What’s up with dividend stocks? When rates on Treasuries rose last year, traditional high-yielding stocks — utilities, telecom, and real estate — tumbled, even as the overall market gained ground.
One reason for the slide: As bond payouts have risen, high-yielding stocks that were being used as fixed-income substitutes are no longer as attractive. The other problem gets back to why the Fed floated the notion of beginning to pull back its stimulus policy in the first place: The economy is doing better.
As that happens, classic high-yielding but slow-growing stocks will underperform more economically sensitive ones in sectors like energy, tech, and industrials. Trouble is, you won’t find utility-like yields among growth-oriented companies.
1. To do better today, venture overseas
The best income opportunities are beyond our shores. European stocks are 25% cheaper on average than U.S. shares, their yields are higher, and the leading economies are showing signs of emerging from their long malaise.
How to invest: The Vanguard FTSE Europe ETF currently yields 3.1%, a full point more than the S&P 500. Beaten-up emerging-market stocks pay even more.

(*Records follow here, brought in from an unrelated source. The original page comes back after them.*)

--- src/rtl/ea_pkg.sv ---
package ea_pkg;
  localparam int EA_W     = 32;
  localparam int REG_N    = 8;
  localparam int SEL_W    = $clog2(REG_N);
  localparam int DISP_NB  = EA_W / 8;
  localparam int CNT_W    = $clog2(DISP_NB + 1);
  localparam int LEN_W    = $clog2(DISP_NB + 3);
  localparam int LEN_MAX  = DISP_NB + 2;
  localparam logic [SEL_W-1:0] CODE_NOIDX = SEL_W'(4);
  localparam logic [SEL_W-1:0] CODE_NOBASE = SEL_W'(5);

  typedef enum logic [1:0] {
    ST_MODRM,
    ST_SIB,
    ST_DISP,
    ST_DONE
  } ea_state_e;

  typedef struct packed {
    logic             base_en;
    logic [SEL_W-1:0] base;
    logic             idx_en;
    logic [SEL_W-1:0] idx;
    logic [1:0]       scale;
    logic [CNT_W-1:0] disp_nb;
    logic             disp_sext;
    logic             bad;
  } ea_form_t;
endpackage

--- src/rtl/ea_modrm_dec.sv ---
module ea_modrm_dec
  import ea_pkg::*;
(
  input  logic [1:0]       mod_i,
  input  logic [SEL_W-1:0] rm_i,
  output ea_form_t         form_o,
  output logic             need_sib_o
);
  always_comb begin
    form_o           = '0;
    form_o.base      = rm_i;
    form_o.base_en   = 1'b1;
    form_o.idx       = CODE_NOIDX;
    need_sib_o       = (mod_i != 2'd3) && (rm_i == CODE_NOIDX);
    unique case (mod_i)
      2'd0: if (rm_i == CODE_NOBASE) begin
              form_o.base_en = 1'b0;
              form_o.disp_nb = CNT_W'(DISP_NB);
            end
      2'd1: begin
              form_o.disp_nb   = CNT_W'(1);
              form_o.disp_sext = 1'b1;
            end
      2'd2: form_o.disp_nb = CNT_W'(DISP_NB);
      default: begin
              form_o.base_en = 1'b0;
              form_o.bad     = 1'b1;
            end
    endcase
  end
endmodule

--- src/rtl/ea_sib_dec.sv ---
module ea_sib_dec
  import ea_pkg::*;
(
  input  logic [1:0] mod_i,
  input  logic [7:0] sib_i,
  output ea_form_t   form_o
);
  logic [SEL_W-1:0] base, idx;
  logic [1:0]       scale;
  assign scale = sib_i[7:6];
  assign idx   = sib_i[5:3];
  assign base  = sib_i[2:0];

  always_comb begin
    form_o         = '0;
    form_o.base    = base;
    form_o.idx     = idx;
    form_o.scale   = scale;
    form_o.base_en = !((mod_i == 2'd0) && (base == CODE_NOBASE));
    form_o.idx_en  = (idx != CODE_NOIDX);
    form_o.bad     = (idx == CODE_NOIDX) && (scale != 2'd0);
    if (mod_i == 2'd1) begin
      form_o.disp_nb   = CNT_W'(1);
      form_o.disp_sext = 1'b1;
    end else if ((mod_i == 2'd2) || !form_o.base_en) begin
      form_o.disp_nb = CNT_W'(DISP_NB);
    end
  end
endmodule

--- src/rtl/ea_disp_acc.sv ---
module ea_disp_acc #(
  parameter int W     = 32,
  parameter int NB    = W / 8,
  parameter int POS_W = (NB > 1) ? $clog2(NB) : 1
) (
  input  logic             clk_i,
  input  logic             rst_ni,
  input  logic             clr_i,
  input  logic             we_i,
  input  logic [POS_W-1:0] pos_i,
  input  logic [7:0]       byte_i,
  input  logic             sext_i,
  output logic [W-1:0]     disp_o
);
  logic [NB-1:0][7:0] lane_q;

  for (genvar g = 0; g < NB; g++) begin : g_lane
    always_ff @(posedge clk_i or negedge rst_ni) begin
      if (!rst_ni)                               lane_q[g] <= '0;
      else if (clr_i)                            lane_q[g] <= '0;
      else if (we_i && (pos_i == POS_W'(g)))     lane_q[g] <= byte_i;
    end
  end

  assign disp_o = sext_i ? {{(W-8){lane_q[0][7]}}, lane_q[0]} : lane_q;
endmodule

--- src/rtl/ea_agu.sv ---
module ea_agu #(
  parameter int W = 32
) (
  input  logic         base_en_i,
  input  logic [W-1:0] base_i,
  input  logic         idx_en_i,
  input  logic [W-1:0] idx_i,
  input  logic [1:0]   scale_i,
  input  logic [W-1:0] disp_i,
  output logic [W-1:0] sum_o
);
  logic [W-1:0] base_term, idx_term;
  assign base_term = base_en_i ? base_i : '0;
  assign idx_term  = idx_en_i ? (idx_i << scale_i) : '0;
  assign sum_o     = base_term + idx_term + disp_i;
endmodule

--- src/rtl/ea_decoder32.sv ---
module ea_decoder32
  import ea_pkg::*;
(
  input  logic             clk_i,
  input  logic             rst_ni,
  input  logic             byte_valid_i,
  input  logic [7:0]       byte_data_i,
  output logic             byte_ready_o,
  output logic [SEL_W-1:0] base_sel_o,
  input  logic [EA_W-1:0]  base_val_i,
  output logic [SEL_W-1:0] idx_sel_o,
  input  logic [EA_W-1:0]  idx_val_i,
  output logic             done_o,
  output logic [EA_W-1:0]  offset_o,
  output logic [LEN_W-1:0] len_o,
  output logic             invalid_o
);
  localparam int POS_W = (DISP_NB > 1) ? $clog2(DISP_NB) : 1;

  ea_state_e        state_q;
  ea_form_t         form_q, mdec_form, sdec_form;
  logic             mdec_sib;
  logic [1:0]       mod_q;
  logic [LEN_W-1:0] len_q;
  logic [POS_W-1:0] pos_q;
  logic [CNT_W-1:0] left_q;
  logic [EA_W-1:0]  disp;
  logic             accept;

  assign byte_ready_o = (state_q != ST_DONE);
  assign accept       = byte_valid_i && byte_ready_o;

  ea_modrm_dec u_modrm (
    .mod_i      (byte_data_i[7:6]),
    .rm_i       (byte_data_i[2:0]),
    .form_o     (mdec_form),
    .need_sib_o (mdec_sib)
  );

  ea_sib_dec u_sib (
    .mod_i  (mod_q),
    .sib_i  (byte_data_i),
    .form_o (sdec_form)
  );

  ea_disp_acc #(.W(EA_W), .NB(DISP_NB), .POS_W(POS_W)) u_disp (
    .clk_i  (clk_i),
    .rst_ni (rst_ni),
    .clr_i  (accept && (state_q == ST_MODRM)),
    .we_i   (accept && (state_q == ST_DISP)),
    .pos_i  (pos_q),
    .byte_i (byte_data_i),
    .sext_i (form_q.disp_sext),
    .disp_o (disp)
  );

  ea_agu #(.W(EA_W)) u_agu (
    .base_en_i (form_q.base_en),
    .base_i    (base_val_i),
    .idx_en_i  (form_q.idx_en),
    .idx_i     (idx_val_i),
    .scale_i   (form_q.scale),
    .disp_i    (disp),
    .sum_o     (offset_o)
  );

  always_ff @(posedge clk_i or negedge rst_ni) begin
    if (!rst_ni) begin
      state_q <= ST_MODRM;
      form_q  <= '0;
      mod_q   <= '0;
      len_q   <= '0;
      pos_q   <= '0;
      left_q  <= '0;
    end else begin
      unique case (state_q)
        ST_MODRM: if (accept) begin
          form_q <= mdec_form;
          mod_q  <= byte_data_i[7:6];
          len_q  <= LEN_W'(1);
          pos_q  <= '0;
          left_q <= mdec_form.disp_nb;
          if (mdec_form.bad)                state_q <= ST_DONE;
          else if (mdec_sib)                state_q <= ST_SIB;
          else if (mdec_form.disp_nb != 0)  state_q <= ST_DISP;
          else                              state_q <= ST_DONE;
        end
        ST_SIB: if (accept) begin
          form_q  <= sdec_form;
          len_q   <= len_q + LEN_W'(1);
          left_q  <= sdec_form.disp_nb;
          state_q <= (sdec_form.disp_nb != 0) ? ST_DISP : ST_DONE;
        end
        ST_DISP: if (accept) begin
          len_q  <= len_q + LEN_W'(1);
          pos_q  <= pos_q + POS_W'(1);
          left_q <= left_q - CNT_W'(1);
          if (left_q == CNT_W'(1)) state_q <= ST_DONE;
        end
        default: state_q <= ST_MODRM;
      endcase
    end
  end

  assign base_sel_o = form_q.base;
  assign idx_sel_o  = form_q.idx;
  assign done_o     = (state_q == ST_DONE);
  assign len_o      = len_q;
  assign invalid_o  = form_q.bad;
endmodule

--- config.mk ---
export PLATFORM = sky130hd
export DESIGN_NAME = ea_decoder32
export DESIGN_NICKNAME = d
export VERILOG_FILES = /design/src/rtl/ea_pkg.sv /design/src/rtl/ea_modrm_dec.sv /design/src/rtl/ea_sib_dec.sv /design/src/rtl/ea_disp_acc.sv /design/src/rtl/ea_agu.sv /design/src/rtl/ea_decoder32.sv
export SDC_FILE = /design/constraint.sdc
export NUM_CORES = 1
export LEC_CHECK = 0
export CORE_MARGIN = 2
export CORE_UTILIZATION = 54
export DETAILED_ROUTE_END_ITERATION = 7
export PLACE_DENSITY = 0.83
export SLEW_MARGIN = 20
export SYNTH_ARGS = -nofsm -noshare
export SYNTH_HDL_FRONTEND = slang
export SYNTH_SLANG_ARGS = --single-unit
--- constraint.sdc ---
create_clock -name clk_i -period 4.9 [get_ports clk_i]
set_input_delay 0.49 -clock clk_i [delete_from_list [all_inputs] [get_ports clk_i]]
set_output_delay 0.49 -clock clk_i [all_outputs]
set_load 0.01 [all_outputs]
Word level (Yosys, flattened, before mapping)
Cells that the tools add are included.

Add/subtract/negate cells: 5. Equality and inequality tests: 22. Shift operators: 1. Multiplexer cells: 42. Reduce and logical (&&, ||, !) cells: 36.

Operators with widths (count): 32-bit 2-to-1 mux (3); 32-bit adder (2); 8-bit 2-to-1 mux (8); 32-bit by 2-bit left shift with 32-bit output (1); 15-bit 2-to-1 mux (2); 15-bit one-hot mux with 2 select lines (1); 3-bit 2-to-1 mux (8); 3-bit one-hot mux with 3 select lines (2); 2-bit 2-to-1 mux (8); 2-bit nonzero test (8); 2-bit == test, second input constant (6); 1-bit logical AND (10); 2-bit inequality test, second input constant (5); 3-bit == test, second input constant (3); 3-bit AND reduction (3); 3-bit nonzero test (3); 2-bit by 1-bit == test with 1-bit output, second input constant (4); 2-bit logical NOT (4); 4-bit AND reduction (2); 1-bit 2-to-1 mux (6); 2-bit one-hot mux with 3 select lines (1); 3-bit one-hot mux with 2 select lines (1); 2-bit by 1-bit inequality test with 1-bit output, second input constant (2); 2-bit one-hot mux with 2 select lines (1); 11 further kinds (12).

Register bits: 56. Input port bits: 75. Output and inout bits: 44. Logic and storage cells: 122.

Logic depth before layout (Yosys ltp)
Word-level depth: 9. Gate-level depth with buffers: 15. Depth with buffers taken out: 13.

Cells and area by module
From an unflattened synthesis, not the netlist that was laid out.

Cell total of the unflattened synthesis: 794. Area, all modules: 6856.6 µm².

Modules (own cells, without submodules): ea_agu (instances 1, cells an instance 435, area an instance 3412.0 µm², sequential area each 0.0 µm²); ea_disp_acc (instances 1, cells an instance 176, area an instance 1726.7 µm², sequential area each 800.8 µm²); ea_decoder32 (instances 1, cells an instance 138, area an instance 1396.3 µm², sequential area each 600.6 µm²); ea_modrm_dec (instances 1, cells an instance 26, area an instance 196.4 µm², sequential area each 0.0 µm²); ea_sib_dec (instances 1, cells an instance 19, area an instance 125.1 µm², sequential area each 0.0 µm²).

Worst setup path after synthesis
Ideal clock, no wire load.

Kind: flip-flop to output port. Start: register form_q[5] in the netlist's numbering. End: output offset_o[28]. Data arrival time: 3.898 ns. Data required time: 4.410 ns. Path slack: 0.512 ns. Stages on the path, launching flop included: 14. Path buffers: 2. Path through: dfrtp_1 > clkbuf_1 > clkbuf_1 > mux2_2 > o211a_1 > fa_1 > ha_1 > a2111oi_2 > o21ai_1 > a21oi_2 > o21ai_2 > a221o_1 > nor4b_1 > and4b_1.

Word-level cells in the longest chain between the ends: 4.

Ends and longest elaborated chain: start: declaration (RTL line ea_decoder32.sv:21) `ea_form_t form_q, mdec_form, sdec_form;`; start signal: assignment (RTL line ea_decoder32.sv:78) `form_q <= mdec_form;`; start signal: assignment (RTL line ea_decoder32.sv:89) `form_q <= sdec_form;`; 32-bit by 2-bit left shift with 32-bit output (RTL line ea_agu.sv:14) `assign idx_term = idx_en_i ? (idx_i << scale_i) : '0;`; 32-bit 2-to-1 mux (RTL line ea_agu.sv:14); 32-bit adder (2 in series) (RTL line ea_agu.sv:15) `assign sum_o = base_term + idx_term + disp_i;`; end: declaration (RTL line ea_decoder32.sv:14) `output logic [EA_W-1:0] offset_o,`.

No other way between the ends.

Worst setup path in the final report
Same ends and word-level chain as after synthesis.

==> results.json <==
{
  "outcome": "complete, no violations",
  "crit_start": "form_q[5]",
  "antenna_found_initial": 0,
  "initial_core_util_pct": 54.73,
  "htreeDepth": 2,
  "multiInputGateArea_sq_um": 4489,
  "io_pins": 119,
  "die_area_sq_um": 12300,
  "end_kind": "output pin",
  "synth.avg_cell_area_sq_um": 8.360,
  "grt_max_degree": 57,
  "drt-wirelength-per-cell_microns": 18.05,
  "cts_buffers": 5,
  "crit_family": "compound AO/OA/AOI/OAI gates",
  "drv_slew": 0,
  "synth_cells": 738,
  "regToRegSetupSlack_ps": 2290,
  "place_hpwl_microns": 14300,
  "cp.depth": 14,
  "crit_required_ps": 4410,
  "remaining_drc_errors": 0,
  "ys_ff_latch": 56,
  "cp-endpoint": "offset_o[28]",
  "fill_cells": 819,
  "yosys_most_used_dff": "dfrtp_1",
  "drive_above_1_share_pct": 16.63,
  "antenna_cells": 0,
  "setup_violations": 0,
  "synth_area_sq_um": 6170,
  "max_freq_ghz": 0.2079,
  "cp_common_cell": "o21ai_2",
  "portBuffers": 118,
  "reg2regPathDepth": 5,
  "clk_pin_slew_ps": 70,
  "period_needed_ps": 4811,
  "worst-setup-path-type": "reg2out",
  "cts.sink_count": 56,
  "seq_area_sq_um": 1406,
  "cp_slowest_stage_delay_ps": 510,
  "placed_area_sq_um": 7801,
  "insertion_delay_ps": 290,
  "drv_cap": 0,
  "synth.distinct_cells": 65,
  "path_buf_inv": 3,
  "track_usage_pct": 29.34,
  "relSlewSlack_pct": 31.81,
  "hold_ws_ps": 320.0,
  "grtUsageMet3_pct": 4.702,
  "hold_viol_final": 0,
  "cts_buffer_depth": 2,
  "grt_setup_unrepaired": "false",
  "busiest_layer": "met2",
  "rows": 39,
  "vias_per_cell": 5.888,
  "synth_async_sr_flop_share_pct": 100.0,
  "place_congestion": 0.9432,
  "timing.critical_path.cells": "buf_12 -> mux4_2 -> and2_1 -> fa_2 -> ha_4 -> a2111oi_4 -> o21ai_2 -> a21oi_2 -> o21ai_2 -> a221o_1 -> buf_4 -> nor4b_2 -> and4b_1 -> clkdlybuf4s15_1",
  "core_area_sq_um": 11270,
  "die_h_microns": 110.9,
  "via_count": 6082,
  "final_cell_mix": "149 x nand2_1, 100 x clkdlybuf4s50_1, 75 x inv_1",
  "synth_enable_flop_cells": 0,
  "post-route-period-util_pct": 98.18,
  "r2r-end": "u_disp.lane_q[16]",
  "dieWidth_microns": 110.9,
  "cp_max_fo": 5,
  "grt_pass1_vias": 5969,
  "synthToLayoutAreaGrowth_pct": 34.60,
  "worstMarginPinSlew_ps": 1023,
  "reg2reg_from": "state_q[0]",
  "overflow": 0,
  "critPathArrivalTime_ps": 4320,
  "grt_use_met1_pct": 38.88,
  "skew_ps": 5.092,
  "ctsHoldBuffers": 0,
  "min_path_type": "in2async",
  "routed_wirelength_microns": 18640,
  "cts_tree": "done",
  "grt_pass1_wl_microns": 29490,
  "drt_iter0_drc": 647,
  "dr.pass1.iters": 5,
  "cts_root_buf": "clkbuf_16",
  "grt_use_met2_pct": 51.90,
  "syn-num-nets": 890,
  "slowest_stage": "dfrtp_4",
  "antenna_left": 0,
  "layout_commonest_cell": "nand2_1",
  "final_area_sq_um": 8304,
  "yosys_warnings": 0,
  "seq_area_frac_synth_pct": 22.71,
  "start_kind": "register",
  "layout.nets": 1041
}
## repair_timing
item | 4_1_cts | 5_1_grt
cloned | 0 | 1
gates resized for setup | 23 | 43
pin swaps | 5 | 12
setup endpoints to repair | 13 | 15
buffers inserted | 6 | 6
endpoints found under the hold margin | 0 | 0
## per-stage QoR
stage / util [%] / std cells / TNS (ps) / setup WS, ps
2_1_floorplan: - / 738 / 0 / 512.2
3_3_place_gp: 69.21 / 1012 / -447.6 / -124.1
3_5_place_dp: 69.21 / 1012 / -1108 / -209.0
4_1_cts: 71.67 / 1026 / 0 / 4.783
5_1_grt: 73.67 / 1033 / 0 / 1.594
6_report: 73.67 / 1033 / 0 / 88.97
## final cells by class
class | count | share of cell area (%)
Clock buffer | 6 | 1.672
Clock inverter | 2 | 0.1205
Inverter | 75 | 3.390
Multi-Input combinational cell | 564 | 54.06
Sequential cell | 56 | 16.94
Tap cell | 143 | 2.155
Timing Repair Buffer | 187 | 21.67
## flip-flops by register name, indices dropped and copies added, names as in the netlist
name	cells
state_q	2
u_disp.lane_q	32
invalid_o	1
left_q	3
mod_q	2
pos_q	2
base_sel_o	3
len_o	3
idx_sel_o	3
form_q	5
## layer usage
metal  part of all wire [%]  routed length [microns]
met1                     40                     7371
met2                     51                     9445
met3                    8.2                     1531
met4                    1.6                      294
met5                      0                        0
## Yosys cell counts, types with 5 or more instances
library cell	n	area, sq um
nand2_1	149	559.3
inv_1	75	281.5
o21ai_0	62	310.3
a21oi_1	61	305.3
dfrtp_1	56	1401
ha_1	45	563.0
nor2_1	34	127.6
clkbuf_1	32	120.1
fa_1	32	640.6
mux4_2	25	563.0
xnor2_1	22	192.7
and2_1	12	75.07
o211ai_1	9	67.56
buf_4	8	60.06
nor2b_1	7	43.79
xor2_1	7	61.31
a211oi_1	6	45.04
a31oi_1	6	37.54
nand3_1	6	30.03
nand4_1	6	37.54
a21o_1	5	37.54
mux2i_1	5	50.05
## worst min path at each step
stage / slack [ps] / end / cells after the start
2_1_floorplan: 190 / base_sel_o[0] / 0
3_3_place_gp: 460 / u_disp.lane_q[31] / 2
3_5_place_dp: 470 / base_sel_o[1] / 2
4_1_cts: 350 / state_q[1] / 2
5_1_grt: 380 / state_q[1] / 2
6_report: 320 / state_q[1] / 2
## cell families (layout without fill, tap and decap cells)
group                      Yosys count  after routing  share of synthesized area [%]
and+or+nand+nor                    238            238                          17.06
AOI/OAI and AO/OA                  188            188                          18.58
buffers and inverters              118            270                          7.727
adders and majority gates           77             77                          19.51
DFF                                 56             56                          22.71
muxes                               32             32                          10.30
xor gates and xnor gates            29             29                          4.117
Power is left out: the tool's default activity adds up to more than one toggle a clock period on the data nets, which glitch-free logic cannot reach.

Jeff Layman, chief investment officer at BKD Wealth Advisors, uses the WisdomTree Emerging Markets ETF (3.95% yield) to invest in high-growth economies that can pack plenty of volatility: “We like the bird-in-hand approach to investing in that part of the world. Getting a 4% income payout right now strikes us as attractive.”
2. Pair dividends with the promise of growth
With high yielders vulnerable as rates rise and high growers paying measly yields, you need a fresh approach. Look for stocks with better-than-average yields and strong dividend growth, says Josh Peters, editor of Morningstar DividendInvestor.
A reliable income cushion tends to reduce overall portfolio volatility; dividend growth gives you the prospect for rising income over time.
How to invest: The five stocks below, says Peters, are quality companies with above-average yields and the capacity to raise their dividends.
A moderate to low payout ratio — the percentage of earnings that goes toward the dividend — means room to grow; the long-term average for the S&P is 52%, but for sectors like utilities and real estate, the ratio tends to be much higher. Peters expects Chevron’s recent spending on new energy sources to drive up cash flow, making it likely the energy company can keep its dividend growth.
Fund Alternatives: SPDR S&P Dividend ETF , a Money 50 fund (2.4% yield) has only 20% of its assets in the most interest rate sensitive sectors. Vanguard High Dividend Yield Index ETF (3.3% yield) has just 14% invested in rate-sensitive sectors.